Your objective: Find the string "taps" in the records. Copy each line that has it.

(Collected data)

==> src/move_exec_pkg.sv <==
package move_exec_pkg;

    localparam int ADDR_W = 12;
    localparam int DATA_W = 8;
    localparam int WORD_W = 16;

    // Opcode fields
    localparam logic [3:0] OP_FF_SRC = 4'hc;
    localparam logic [3:0] OP_FF_DST = 4'hf;
    localparam logic [7:0] OP_LIT_BANK = 8'h01;

    // Quarter-phase numbering
    localparam logic [1:0] Q1 = 2'h0;
    localparam logic [1:0] Q2 = 2'h1;
    localparam logic [1:0] Q3 = 2'h2;
    localparam logic [1:0] Q4 = 2'h3;

    // Data-space addresses that cannot be move destinations
    localparam logic [11:0] ADDR_PROGRAM_COUNTER_LOW = 12'hff9;
    localparam logic [11:0] ADDR_TOP_OF_STACK_LOW = 12'hffd;
    localparam logic [11:0] ADDR_TOP_OF_STACK_HIGH = 12'hffe;
    localparam logic [11:0] ADDR_TOP_OF_STACK_UPPER = 12'hfff;

    // Reset values
    localparam logic [3:0] BANK_RESET = 4'h0;
    localparam logic [1:0] PHASE_RESET = 2'h0;

    typedef enum logic [1:0] {
        ST_IDLE,
        ST_FF_WAIT,
        ST_FF_WRITE
    } exec_state_t;

    typedef struct packed {
        logic re;
        logic we;
        logic [11:0] addr;
        logic [7:0] wdata;
    } mem_req_t;

endpackage : move_exec_pkg

==> src/data_move_instruction_exec.sv <==
`timescale 1ns/1ns
// Contract
// - File-to-file move copies source byte to destination; flags untouched.
// - Source address may be any of 000h to FFFh, bank ignored.
// - Destination address is the full 12 bits of the second word.
// - Accumulator may be source or destination via its data address.
// - Program counter low and top-of-stack bytes are refused as destinations.
// - First word 1100+source, second word 1111+destination.
// - Two cycles: read source first, write destination second, no dummy read.
// - Bank select upper four bits stay zero after literal-to-bank load.
module data_move_instruction_exec (
    // Clock and reset
    input wire logic clk_i,
    input wire logic rst_i,
    // Instruction fetch
    input wire logic [15:0] instr_i,
    input wire logic instr_valid_i,
    // Data memory
    input wire logic [7:0] mem_rdata_i,
    output move_exec_pkg::mem_req_t mem_req_o,
    // Status
    output logic [3:0] bank_select_register_o,
    output logic busy_o,
    output logic dest_refused_o,
    output logic [1:0] phase_o
);

    typedef struct packed {
        move_exec_pkg::exec_state_t st;
        logic [7:0] data;
        logic [3:0] bank;
        move_exec_pkg::mem_req_t req;
        logic busy;
        logic refused;
        logic [1:0] ph;
        logic lit_pend;
        logic [3:0] lit;
    } state_t;

    state_t s;
    state_t next_s;
    logic [1:0] phase;
    logic last;

    // Free-running quarter counter; the fetch unit presents words in step with it
    phase_counter u_phase (
        .clk_i(clk_i),
        .rst_i(rst_i),
        .phase_o(phase),
        .last_o(last)
    );

    // Word decoders shared by the states that look at the fetch port
    function automatic logic is_move_source(input logic [15:0] w);
        is_move_source = (w[15:12] == move_exec_pkg::OP_FF_SRC);
    endfunction : is_move_source

    function automatic logic is_move_dest(input logic [15:0] w);
        is_move_dest = (w[15:12] == move_exec_pkg::OP_FF_DST);
    endfunction : is_move_dest

    function automatic logic is_lit_bank(input logic [15:0] w);
        is_lit_bank = (w[15:8] == move_exec_pkg::OP_LIT_BANK);
    endfunction : is_lit_bank

    // Writes here would break program flow, so they are dropped
    function automatic logic dest_forbidden(input logic [11:0] a);
        case (a)
            move_exec_pkg::ADDR_PROGRAM_COUNTER_LOW,
            move_exec_pkg::ADDR_TOP_OF_STACK_LOW,
            move_exec_pkg::ADDR_TOP_OF_STACK_HIGH,
            move_exec_pkg::ADDR_TOP_OF_STACK_UPPER:
            begin
                dest_forbidden = 1'b1;
            end
            default:
            begin
                dest_forbidden = 1'b0;
            end
        endcase
    endfunction : dest_forbidden

    // Read keeps the last write data so only the strobe and address move
    function automatic move_exec_pkg::mem_req_t read_req(input logic [11:0] a,
        input logic [7:0] d);
        read_req.re = 1'b1;
        read_req.we = 1'b0;
        read_req.addr = a;
        read_req.wdata = d;
    endfunction : read_req

    // Read strobe stays low in the write cycle: no dummy read
    function automatic move_exec_pkg::mem_req_t write_req(input logic [11:0] a,
        input logic [7:0] d);
        write_req.re = 1'b0;
        write_req.we = 1'b1;
        write_req.addr = a;
        write_req.wdata = d;
    endfunction : write_req

    // One reset image for the whole state
    function automatic state_t reset_state();
        reset_state = '0;
        reset_state.st = move_exec_pkg::ST_IDLE;
        reset_state.bank = move_exec_pkg::BANK_RESET;
        reset_state.ph = move_exec_pkg::PHASE_RESET;
    endfunction : reset_state

    // Decoded view of the fetch port
    logic at_q1;
    logic at_q3;
    logic src_word;
    logic dst_word;
    logic lit_word;

    assign at_q1 = (phase == move_exec_pkg::Q1);
    assign at_q3 = (phase == move_exec_pkg::Q3);
    assign src_word = instr_valid_i && is_move_source(instr_i);
    assign dst_word = instr_valid_i && is_move_dest(instr_i);
    assign lit_word = instr_valid_i && is_lit_bank(instr_i);

    always_comb
    begin
        next_s = s;
        next_s.req.re = 1'b0;
        next_s.req.we = 1'b0;
        next_s.ph = phase;
        case (s.st)
            move_exec_pkg::ST_IDLE:
            begin
                next_s.busy = 1'b0;
                // Instruction word is sampled at Q1 decode
                if (at_q1)
                begin
                    if (src_word)
                    begin
                        // Whole 12-bit address, no bank applied
                        next_s.req = read_req(instr_i[11:0], s.req.wdata);
                        next_s.busy = 1'b1;
                        next_s.lit_pend = 1'b0;
                        next_s.st = move_exec_pkg::ST_FF_WAIT;
                    end
                    // Latched at Q1 so a word that changes later cannot disturb the load
                    else if (lit_word)
                    begin
                        // Only the low nibble is held, so upper bank bits stay zero
                        next_s.lit = instr_i[3:0];
                        next_s.lit_pend = 1'b1;
                    end
                end
                // Bank written in the last quarter of the same cycle
                if (last && s.lit_pend)
                begin
                    next_s.bank = s.lit;
                    next_s.lit_pend = 1'b0;
                end
            end

            move_exec_pkg::ST_FF_WAIT:
            begin
                // Read data captured when the Q2 read returns
                if (at_q3)
                begin
                    next_s.data = mem_rdata_i;
                end
                if (last)
                begin
                    next_s.st = move_exec_pkg::ST_FF_WRITE;
                end
            end

            move_exec_pkg::ST_FF_WRITE:
            begin
                // Destination word checked at Q3 so the write lands at Q4
                if (at_q3 && dst_word)
                begin
                    if (dest_forbidden(instr_i[11:0]))
                    begin
                        next_s.refused = 1'b1;
                    end
                    else
                    begin
                        next_s.refused = 1'b0;
                        next_s.req = write_req(instr_i[11:0], s.data);
                    end
                end
                if (last)
                begin
                    next_s.busy = 1'b0;
                    next_s.st = move_exec_pkg::ST_IDLE;
                end
            end

            // Unused encoding falls back to idle
            default:
            begin
                next_s.st = move_exec_pkg::ST_IDLE;
            end
        endcase
    end

    always_ff @(posedge clk_i)
    begin
        if (rst_i)
        begin
            s <= reset_state();
        end
        else
        begin
            s <= next_s;
        end
    end

    // Every output is a register field, with no logic after it
    assign mem_req_o = s.req;
    // Only four bits are stored, so the upper four can never be set
    assign bank_select_register_o = s.bank;
    assign busy_o = s.busy;
    assign dest_refused_o = s.refused;
    assign phase_o = s.ph;

endmodule : data_move_instruction_exec

==> src/phase_counter.sv <==
`timescale 1ns/1ns
module phase_counter (
    // Clock and reset
    input wire logic clk_i,
    input wire logic rst_i,
    // Phase
    output logic [1:0] phase_o,
    output logic last_o
);

    logic [1:0] phase;
    logic [1:0] next_phase;

    always_comb
    begin
        next_phase = phase + 2'h1;
    end

    always_ff @(posedge clk_i)
    begin
        if (rst_i)
        begin
            phase <= move_exec_pkg::PHASE_RESET;
        end
        else
        begin
            phase <= next_phase;
        end
    end

    assign phase_o = phase;
    assign last_o = (phase == move_exec_pkg::Q4);

endmodule : phase_counter

==> config.mk <==
export PLATFORM = sky130hd
export DESIGN_NAME = data_move_instruction_exec
export DESIGN_NICKNAME = d
export VERILOG_FILES = /design/src/move_exec_pkg.sv /design/src/data_move_instruction_exec.sv /design/src/phase_counter.sv
export SDC_FILE = /design/constraint.sdc
export NUM_CORES = 1
export LEC_CHECK = 0
export BUFFER_PORTS_ARGS = -buffer_cell sky130_fd_sc_hd__buf_4
export CAP_MARGIN = 20
export CORE_UTILIZATION = 35
export CTS_CLUSTER_DIAMETER = 50
export DETAILED_ROUTE_END_ITERATION = 7
export PLACE_DENSITY_LB_ADDON = 0.2
export SLEW_MARGIN = 15
export SYNTH_ARGS = -nofsm -noshare
export SYNTH_HDL_FRONTEND = slang
export SYNTH_SLANG_ARGS = --single-unit
==> constraint.sdc <==
create_clock -name clk_i -period 1.9 [get_ports clk_i]
set_clock_uncertainty 0.1 [all_clocks]
set_input_delay 0 -clock clk_i [delete_from_list [all_inputs] [get_ports clk_i]]
set_output_delay 0 -clock clk_i [all_outputs]
set_load 0.1 [all_outputs]
### Word-level counts from Yosys, hierarchy flattened

Cells that the tools add are included.

| cells by class | value |
|---|---|
| multiplexer cells | 20 |
| equal/unequal tests | 17 |
| add/subtract/negate cells | 1 |
| reductions and logical operators | 20 |
| bitwise gates (word level) | 3 |

Operator list:

| cell | number |
|---|---|
| 12-bit == test (second input constant) | 4 |
| 23-bit 2-to-1 mux | 2 |
| 23-bit case mux with 2 select lines | 1 |
| 21-bit 2-to-1 mux | 2 |
| 2-bit inequality test (second input constant) | 6 |
| 4-bit AND reduction | 3 |
| 5-bit 2-to-1 mux | 2 |
| 4-bit == test (second input constant) | 2 |
| 8-bit by 1-bit == test with 1-bit output (second input constant) | 1 |
| 2-bit 2-to-1 mux | 4 |
| 2-bit AND reduction | 4 |
| 1-bit 2-to-1 mux | 7 |
| 2-bit == test (second input constant) | 3 |
| 2-bit case mux with 3 select lines | 1 |
| 1-bit logical AND | 5 |
| 5-bit AND reduction | 1 |
| 2-bit logical NOT | 2 |
| 4-bit 2-to-1 mux | 1 |
| 2-bit nonzero test | 2 |
| 4-bit OR reduction | 1 |
| 1-bit inverter | 3 |
| 3-bit AND reduction | 1 |
| 3-bit nonzero test | 1 |
| 2-bit by 1-bit adder with 2-bit output (second input constant) | 1 |
| 2-bit by 1-bit == test with 1-bit output (second input constant) | 1 |

| storage, ports and cells | value |
|---|---|
| word-level logic and storage cells | 74 |
| bits in registers | 47 |
| bits of input ports | 27 |
| output and inout bits | 30 |

### Longest topological paths before layout

| depth | value |
|---|---|
| depth in word-level cells | 8 |
| gate-level depth with buffers | 8 |
| gate-level depth less buffers | 6 |

### Hierarchy

A second synthesis with hierarchy kept.

| unflattened totals | value |
|---|---|
| cell total of the unflattened synthesis | 230 |
| area, all modules | 2130.8 um^2 |

By module, submodules not included:

| module | cells an instance | instances | area an instance (um^2) |
|---|---|---|---|
| data_move_instruction_exec | 225 | 1 | 2068.2 |
| phase_counter | 5 | 1 | 62.6 |

### Least setup slack after synthesis

OpenSTA, ideal clock, no wires.

| timing path | value |
|---|---|
| path kind | register to register |
| start point | register u_phase.phase[0] (netlist: u_phase.phase_o[0]) |
| end point | register s (netlist bit mem_req_o[0]) |
| data arrival time | 1.534 ns |
| cell stages (with the launch flop) | 9 |
| data required time | 1.683 ns |
| slack | 0.149 ns |
| setup time | 0.117 ns |
| cell sequence | dfxtp_1 > inv_1 > ha_1 > buf_4 > and4b_1 > nand3_2 > o21ba_1 > buf_6 > a22o_1 |

| between the ends | value |
|---|---|
| longest elaborated chain between the ends | 3 |

RTL lines:

| element | RTL line | text |
|---|---|---|
| start: declaration | phase_counter.sv:11 | `logic [1:0] phase;` |
| start signal: assignment | phase_counter.sv:23 | `phase <= move_exec_pkg::PHASE_RESET;` |
| start signal: assignment | phase_counter.sv:27 | `phase <= next_phase;` |
| 2-bit == test | data_move_instruction_exec.sv:117 | `assign at_q3 = (phase == move_exec_pkg::Q3);` |
| 1-bit logical AND | data_move_instruction_exec.sv:175 | `if (at_q3 && dst_word)` |
| 4-bit AND reduction (no source line) | n/a |  |
| end signal: assignment | data_move_instruction_exec.sv:206 | `s <= reset_state();` |
| end signal: assignment | data_move_instruction_exec.sv:210 | `s <= next_s;` |
| end: declaration | data_move_instruction_exec.sv:40 | `state_t s;` |

No other way between the ends.
A chain may end at the register's enable or synchronous reset.

### Worst setup path in the final report

| timing path | value |
|---|---|
| start point | register u_phase.phase[0] (netlist: u_phase.phase_o[0]) |
| end point | register s (netlist bit mem_req_o[1]) |

Same word-level chain as after synthesis.

==> results.md <==
- Run status: finished clean
- Reg2Reg Depth: 6
- H-tree depth: 2
- Share of cells above drive strength 1: 29.9%
- DRC violations left: 0
- Parity-gate share of the synthesized area counting xor and xnor cells: 0%
- Multi-input logic area: 883 um^2
- Area growth from synthesis to layout: 28.9%
- Non-Filler Cell Area, Final: 2730 um^2
- Initial antenna violation count: 0
- IR drop worst, VDD: 403 uV
- Buffers on Ports: 56
- Data required time at the worst endpoint: between 1.5 and 2 ns
- Tightest Pin Transition: 0.461 ns
- Number of enable flip-flop cells after synthesis: 0
- Register-to-register setup slack: 0.17 ns
- Final total negative setup slack: 0 ns
- Arrival @ worst endpoint: between 1.5 and 2 ns
- Final setup violating endpoints: 0
- Post-synthesis async set-or-reset flop share: 0%
- Worst R2R End: mem_req_o[1]
- Number of failing hold endpoints at the final stage: 0
- Die Footprint: 6360 um^2
- Count of distinct cell types in the synthesized netlist: 33
- Number of warnings printed during yosys synthesis: 0
- Dominant combinational cell family by area after synthesis: simple AND/OR/NAND/NOR gates
- Hold-critical path endpoint: u_phase.phase_o[0]
- Worst Hold Launch: rst_i
- Leakage power total: roughly 1.2 nW
- Flip-flop and latch count after synthesis: 47
- Share of cell area taken by muxes after synthesis: 9.94%
- Number of cells on the worst hold path: 2
- Area taken by flip-flops and latches: 941 um^2
- FILL cells: 559
- Post-synthesis share of cell area spent on and, or, nand and nor gates: 21.8%
- Worst skew pair latency: 0.30 ns
- GRT Resource Usage Total: between 10% and 20%
- Critical path fanouts, max: 9
- Tightest slew margin relative to the limit: 69.3%
- Last weighted congestion value of the routability-driven placer: ~0.7
- Class of the tightest hold or removal check: in -> reg
- RSZ-0062 raised after global routing: false
- Maximum frequency from static timing analysis: 578 MHz
- Vias: around 1,500
- Cell chosen for the clock root: sky130_fd_sc_hd__clkbuf_8
- Per-cell routed wire length: about 12 um
- IO Count: 57
- Max-slew violation count: 0
- Post-synthesis adder-cell area fraction: 1.78%
- Sinks on Clock Net: 47
- Synth Net Count: approximately 240
- Critical Setup Path Class: reg -> reg
- FF-to-FF Start: u_phase.phase_o[0]
- Min Tclk post-route: 1.73 ns
- Post-synth top flop: sky130_fd_sc_hd__dfxtp_1
- Capturing element type of the critical path: register
- Number of nets in the finished design: 293
- Effective utilization at floorplan: 37.3%
- Post-detailed-route via-to-cell ratio: 4.47
- Overflow after GRT: 0
- Post-synthesis instance area: about 2100 um^2
- Proportion of synthesized chip area in sequential cells: around 44%
- MaxCap Viol Count: 0
- Commonest cells after routing, fill and taps aside: sky130_fd_sc_hd__buf_4 (60), sky130_fd_sc_hd__dfxtp_1 (47), sky130_fd_sc_hd__mux2i_1 (21), sky130_fd_sc_hd__nand2b_1 (21), sky130_fd_sc_hd__dlygate4sd3_1 (20)
- Number of diodes: 0
- Number of DRC markers in iteration 0: 45
- Largest net degree at the start of global routing: 52
- Number of cells produced by synthesis: ~210
- CTS tree: done
- Routed Antenna Nets: 0
- Syn_area_per_cell: 9.97 um^2
- Estimated wirelength of the detail-placed design: 2770 um
- Width of the chip: 79.7 um
- Post-CTS Setup Bufs: 0
- Post-route core utilization: 48.0%
- Number of buffers added by the clock tree synthesis step: 5
- Hold slack final: roughly 0.032 ns
- Leading cell type in the layout, fill and taps excluded: sky130_fd_sc_hd__buf_4
- Number of global-route vias before repair: 1,521
- Reg clk slew, reported paths: 0.08 ns
- Drt first pass iters: 4
- Share of the synthesized area in compound gates (AO/OA/AOI/OAI): 8.28%
- Max clock buf depth: 2
- Areal power density over the cells: 719 nW/um^2
- Ratio of final minimum period to clock period: 91.0%
- First-pass GRT wire length: around 6700 um
- Launching element type of the critical path: register
- WL final: 4020 um
- Core footprint: 5680 um^2
- Die Height: 79.7 um
- Final Power: 1.96 mW
- Total cell area at the placement stage: roughly 2400 um^2
- Row Count: 27
[report_power, final]
| part | internal, mW | switching, mW |
|---|---|---|
| sequential | 0.994 | 0.00587 |
| clock | 0.426 | 0.327 |
| combinational | 0.100 | 0.107 |
| total | 1.52 | 0.440 |
[critical path, stage by stage (launching register included)]
cell and delay [ns]:
sky130_fd_sc_hd__dfxtp_1 0.33, sky130_fd_sc_hd__inv_1 0.10, sky130_fd_sc_hd__ha_1 0.18, sky130_fd_sc_hd__and4b_1 0.22
sky130_fd_sc_hd__nand3_2 0.14, sky130_fd_sc_hd__o21ba_2 0.31, sky130_fd_sc_hd__a22o_1 0.24
[cell families (layout without fill, tap and decap cells)]
group                    count (synthesis)  in the layout
AND/OR/NAND/NOR                         74             74
adder cells (fa/ha/maj)                  3              3
buffers and inverters                   43             95
multiplexers                            21             21
AO/OA/AOI/OAI                           24             24
flip-flops                              47             47
[how the worst max path moves through the flow]
stage	from	endpoint	slack, ns	cells past startpoint
after detailed placement	u_phase.phase_o[0]	mem_req_o[6]	0.15	6
final	u_phase.phase_o[0]	mem_req_o[1]	0.17	6
after floorplan	u_phase.phase_o[0]	mem_req_o[0]	0.15	8
after global routing	u_phase.phase_o[0]	mem_req_o[13]	0.02	7
after CTS	u_phase.phase_o[0]	mem_req_o[6]	0.10	6
after global placement	u_phase.phase_o[0]	mem_req_o[5]	0.20	6
[Yosys cell counts (3+ instances only)]
library cell,n,area (um^2)
sky130_fd_sc_hd__dfxtp_1,47,941
sky130_fd_sc_hd__buf_4,30,225
sky130_fd_sc_hd__mux2i_1,21,210
sky130_fd_sc_hd__nand2b_1,21,131
sky130_fd_sc_hd__nor2_1,14,52.6
sky130_fd_sc_hd__nand2_1,11,41.3
sky130_fd_sc_hd__a21oi_1,10,50.1
sky130_fd_sc_hd__nand3_1,10,50.1
sky130_fd_sc_hd__a22o_1,7,61.3
sky130_fd_sc_hd__inv_1,6,22.5
sky130_fd_sc_hd__clkbuf_1,4,15.0
sky130_fd_sc_hd__or2b_1,4,30.0
sky130_fd_sc_hd__ha_1,3,37.5
[per-layer routing]
layer	share of wire, %	track usage, %	vias to the layer above
met4	1.3	4.91	0
li1	-	-	784
met1	46	15.8	676
met3	4.9	3.66	7
met5	0	0	-
met2	48	24.4	36
[flip-flops by register name, indices dropped and copies added (netlist names)]
signal and cells:
mem_req_o 22, s 15, bank_select_register_o 4, phase_o 2, u_phase.phase_o 2, busy_o 1, dest_refused_o 1
[what timing repair did]
item / 4_1_cts / 5_1_grt
hold buffers: 20 / 0
endpoints found under the hold margin: 24 / 0
gates resized for setup: 0 / 1
endpoints found under the setup margin: 0 / 2
[cell type report]
| type | count | area share, % |
|---|---|---|
| Multi-Input combinational cell | 122 | 32.4 |
| Tap cell | 72 | 3.31 |
| Sequential cell | 47 | 34.5 |
| Clock inverter | 2 | 1.29 |
| Timing Repair Buffer | 81 | 24.6 |
| Inverter | 6 | 0.826 |
| Clock buffer | 6 | 3.03 |
[per-stage QoR]
stage | std cells | setup slack, ns
after CTS | 336 | 0.103
final | 336 | 0.171
after global routing | 336 | 0.0185
after floorplan | 212 | 0.149
after detailed placement | 308 | 0.149
after global placement | 308 | 0.196
Power figures use the tool's default switching activity.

Finished task:
- Commonest cells after routing, fill and taps aside: sky130_fd_sc_hd__buf_4 (60), sky130_fd_sc_hd__dfxtp_1 (47), sky130_fd_sc_hd__mux2i_1 (21), sky130_fd_sc_hd__nand2b_1 (21), sky130_fd_sc_hd__dlygate4sd3_1 (20)
- Leading cell type in the layout, fill and taps excluded: sky130_fd_sc_hd__buf_4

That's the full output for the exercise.